═════ DATA

This design comes from an exercise in tuning for small area on the open sky130 flow, not from production work. In this exercise RTL edits were held to simulation tests only and were not proved equivalent to the original. Power figures rest on the tool's default switching activity, not on a simulated workload.

## motion_top
module motion_top (
    input  logic                     clk,
    input  logic                     rst,
    input  logic                     wb_cyc,
    input  logic                     wb_stb,
    input  logic                     wb_we,
    input  motion_pkg::reg_adr_t     wb_adr,
    input  motion_pkg::word_t        wb_wdata,
    output motion_pkg::word_t        wb_rdata,
    output logic                     wb_ack,
    input  logic                     endstop,
    output logic [2-1:0]  mot_step,
    output logic [2-1:0]  mot_dir,
    output logic [2-1:0]  mot_enable,
    output logic                     irq
);
For scale: roughly 2,200 cells after synthesis, roughly 510 flip-flops, roughly 25,000 um^2 of cells after synthesis.
clock: 10.0 ns
lec_check: 0
cap_margin: 20
core_margin: 2
core_utilization: 40
slew_margin: 20
standard.sh (not shown) runs the stock make flow with config.mk's settings and CLKGATE_MAP_FILE= SYNTH_SCRIPT=/design/flow/synth_recipe.tcl, a recipe that flattens the netlist after the stock synthesis.
==> flow/flow/run.sh <==
#!/bin/bash
# Layout flow: the standard synthesis and ORFS steps, with smaller port
# buffers and a clock tree built from fewer, larger buffers without dummy loads.
set -euo pipefail

bash standard.sh synth > synth.log 2>&1

CTS="-sink_clustering_enable -repair_clock_nets -dont_use_dummy_load"
CTS="$CTS -buf_list {sky130_fd_sc_hd__clkbuf_8 sky130_fd_sc_hd__clkbuf_16}"
CTS="$CTS -sink_clustering_size 24 -sink_clustering_max_diameter 60"

bash standard.sh \
    "BUFFER_PORTS_ARGS=-buffer_cell sky130_fd_sc_hd__buf_1" \
    "CTS_ARGS=$CTS" \
    finish > layout.log 2>&1
The first run went through all stages and came out clean.
Then changed:
==> flow/run.sh (new file) <==
#!/bin/bash
# synth_recipe.tcl (not shown) runs the flow's synth.tcl, then flattens the netlist and writes it again
# the make line also repeats each setting of config.mk as NAME=value (left out here)
make -C /OpenROAD-flow-scripts/flow DESIGN_CONFIG=/design/flow/config.mk WORK_HOME=/design/flow/orfs CLKGATE_MAP_FILE= SYNTH_SCRIPT=/design/flow/synth_recipe.tcl finish
removed: flow/flow/run.sh
removed: flow/standard.sh
The new run went through all stages and came out clean; die area does not change; power is higher by 16%; count of clock-buffer cells in the layout goes up by 39; via count grows by 1.3%; first-iteration DRC count shrinks by 0.98%; non-clock buffer count grows by 2; worst setup slack stays flat; clock skew drops by 20 ps.

Another version of the RTL of motion_top (not shown whole).
Size: roughly 520 flip-flops, about 82 I/O pins, roughly 0.023 sq mm of cells after synthesis.
export LEC_CHECK = 0
export CAP_MARGIN = 0
export CORE_MARGIN = 2
export CORE_UTILIZATION = 60
export PLACE_DENSITY = 0.7
export SLEW_MARGIN = 0
create_clock -name core_clock -period 10.0 [get_ports {clk}]
==> flow/flow/run.sh <==
#!/bin/bash
# Layout flow: the standard synthesis, then the standard ORFS steps with
# one-cell (buf_1) port buffers and a clock tree of clkbuf_8 leaves without
# dummy loads. Each step's full output goes to a log file in this folder
# (and ORFS's own per-stage logs under orfs/logs).
set -euo pipefail

bash standard.sh synth > synth.log 2>&1

CTS="-sink_clustering_enable -repair_clock_nets -dont_use_dummy_load"
CTS="$CTS -buf_list {sky130_fd_sc_hd__clkbuf_8}"
CTS="$CTS -sink_clustering_size 16 -sink_clustering_max_diameter 50"

bash standard.sh \
    "BUFFER_PORTS_ARGS=-buffer_cell sky130_fd_sc_hd__buf_1" \
    "CTS_ARGS=$CTS" \
    finish > layout.log 2>&1
The starting point went through all stages and came out clean.
Next try:
Settings changed: ABC_AREA from default to 1.
Setup slack gains 0.14 ns.
Clock skew falls by 0.012 ns.
Count of clock-buffer cells in the layout falls by 1.
Wire length went down by 0.48%.
Utilization rose by 0.90 points.
Critical path depth goes up by 1.
Next try:
Settings changed: CORE_UTILIZATION 60 to 85, PLACE_DENSITY 0.7 to 0.92.
Effect: Non-clock buffer count is lower by 2; clock skew stays flat; utilization is higher by 25 points; critical path depth is higher by 16; design area is lower by 1.2%; final cell count is lower by 6.2%; total power barely changes; combinational power is higher by 11%.
Next try:
Settings changed: CORE_UTILIZATION 85 to 75, PLACE_DENSITY 0.92 to 0.85.
The changed run produced a clean layout. Power fell by 0.84%. Global-route usage fell by 10 points. Register-to-register slack improves by 0.26 ns. Die area rose by 13%. Area after synthesis is unchanged. Non-clock buffer count fell by 1. Worst setup slack improves by 0.26 ns. Final area rose by 0.45%.

## north
motion_top, a different RTL version from the one above (not shown whole).
Size in the first run: roughly 2,300 cells after synthesis, ~520 flip-flops, roughly 82 I/O pins.
Settings: LEC_CHECK=0, ABC_AREA=1, CAP_MARGIN=0, CORE_MARGIN=2, CORE_UTILIZATION=60, PLACE_DENSITY=0.7, SLEW_MARGIN=0; clock period 10.0 ns.
Scripts as last shown in full above: flow/flow/run.sh
Per the final summary, north finished and its layout is clean on timing, DRC and antenna.
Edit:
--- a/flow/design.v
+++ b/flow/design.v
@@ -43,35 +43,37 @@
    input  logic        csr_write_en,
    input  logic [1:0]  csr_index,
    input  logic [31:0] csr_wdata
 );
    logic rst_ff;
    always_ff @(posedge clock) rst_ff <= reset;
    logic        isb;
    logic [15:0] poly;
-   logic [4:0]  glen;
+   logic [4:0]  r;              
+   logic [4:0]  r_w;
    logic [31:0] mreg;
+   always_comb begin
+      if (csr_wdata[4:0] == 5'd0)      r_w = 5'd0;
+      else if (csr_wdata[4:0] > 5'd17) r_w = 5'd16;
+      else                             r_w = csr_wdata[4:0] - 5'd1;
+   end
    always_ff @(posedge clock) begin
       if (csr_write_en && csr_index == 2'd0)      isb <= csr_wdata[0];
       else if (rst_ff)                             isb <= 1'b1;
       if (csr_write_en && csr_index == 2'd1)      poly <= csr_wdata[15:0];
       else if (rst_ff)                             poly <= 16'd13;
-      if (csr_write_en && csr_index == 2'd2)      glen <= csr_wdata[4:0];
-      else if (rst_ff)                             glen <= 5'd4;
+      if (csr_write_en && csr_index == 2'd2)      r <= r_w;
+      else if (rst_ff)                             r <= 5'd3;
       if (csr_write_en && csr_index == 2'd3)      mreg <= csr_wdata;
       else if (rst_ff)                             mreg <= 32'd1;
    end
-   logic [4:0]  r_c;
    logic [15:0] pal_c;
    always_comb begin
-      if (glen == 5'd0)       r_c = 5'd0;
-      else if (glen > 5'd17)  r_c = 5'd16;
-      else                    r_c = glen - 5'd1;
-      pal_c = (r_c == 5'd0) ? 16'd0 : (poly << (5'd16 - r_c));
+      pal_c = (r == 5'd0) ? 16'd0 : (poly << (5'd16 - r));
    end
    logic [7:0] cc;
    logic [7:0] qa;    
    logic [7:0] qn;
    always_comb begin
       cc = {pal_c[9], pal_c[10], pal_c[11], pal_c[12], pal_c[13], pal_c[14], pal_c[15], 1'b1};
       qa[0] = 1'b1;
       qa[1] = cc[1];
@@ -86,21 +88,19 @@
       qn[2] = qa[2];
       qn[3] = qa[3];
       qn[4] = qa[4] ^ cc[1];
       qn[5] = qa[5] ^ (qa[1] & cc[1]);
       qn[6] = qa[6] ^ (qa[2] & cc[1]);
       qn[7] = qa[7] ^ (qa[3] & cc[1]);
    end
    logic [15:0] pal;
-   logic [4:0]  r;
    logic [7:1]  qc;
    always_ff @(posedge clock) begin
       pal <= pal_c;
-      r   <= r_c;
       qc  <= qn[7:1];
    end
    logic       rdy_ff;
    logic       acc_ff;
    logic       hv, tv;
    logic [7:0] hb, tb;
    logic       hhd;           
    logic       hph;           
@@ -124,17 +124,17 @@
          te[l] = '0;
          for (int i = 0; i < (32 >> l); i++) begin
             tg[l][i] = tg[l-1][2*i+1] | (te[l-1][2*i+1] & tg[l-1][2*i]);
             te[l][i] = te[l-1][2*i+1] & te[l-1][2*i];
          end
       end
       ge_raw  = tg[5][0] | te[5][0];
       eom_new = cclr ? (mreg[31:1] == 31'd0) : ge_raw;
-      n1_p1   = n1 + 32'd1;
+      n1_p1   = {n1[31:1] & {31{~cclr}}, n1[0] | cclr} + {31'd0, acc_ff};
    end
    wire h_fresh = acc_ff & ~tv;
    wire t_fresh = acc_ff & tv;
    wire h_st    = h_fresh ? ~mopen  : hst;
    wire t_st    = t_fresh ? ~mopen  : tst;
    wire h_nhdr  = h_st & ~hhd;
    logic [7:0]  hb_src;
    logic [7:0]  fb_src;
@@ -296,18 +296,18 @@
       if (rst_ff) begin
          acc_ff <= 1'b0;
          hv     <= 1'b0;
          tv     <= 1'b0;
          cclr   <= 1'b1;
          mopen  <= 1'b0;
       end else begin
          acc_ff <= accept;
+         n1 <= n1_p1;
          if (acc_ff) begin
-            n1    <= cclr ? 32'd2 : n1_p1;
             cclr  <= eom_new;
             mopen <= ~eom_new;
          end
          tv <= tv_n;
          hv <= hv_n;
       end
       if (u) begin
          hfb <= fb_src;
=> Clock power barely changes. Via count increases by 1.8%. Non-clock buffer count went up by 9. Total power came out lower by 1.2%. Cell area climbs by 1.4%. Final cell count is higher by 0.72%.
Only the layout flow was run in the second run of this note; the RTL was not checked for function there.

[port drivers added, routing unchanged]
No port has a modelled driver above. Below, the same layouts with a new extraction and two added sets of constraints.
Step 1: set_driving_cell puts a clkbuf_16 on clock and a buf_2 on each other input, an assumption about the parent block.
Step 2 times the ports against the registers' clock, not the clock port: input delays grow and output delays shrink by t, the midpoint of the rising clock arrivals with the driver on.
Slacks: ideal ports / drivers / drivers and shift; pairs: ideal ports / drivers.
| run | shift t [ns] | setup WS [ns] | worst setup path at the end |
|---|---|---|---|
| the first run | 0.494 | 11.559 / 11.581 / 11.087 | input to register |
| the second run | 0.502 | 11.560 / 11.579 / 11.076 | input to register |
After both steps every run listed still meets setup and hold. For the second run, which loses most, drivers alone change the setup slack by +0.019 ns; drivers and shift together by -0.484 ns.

══════════

### TASK TO CARRY OUT
Look above for lines with the word "mreg" and copy them all.

### YOUR RESPONSE
    logic [31:0] mreg;
       if (csr_write_en && csr_index == 2'd3)      mreg <= csr_wdata;
       else if (rst_ff)                             mreg <= 32'd1;
       eom_new = cclr ? (mreg[31:1] == 31'd0) : ge_raw;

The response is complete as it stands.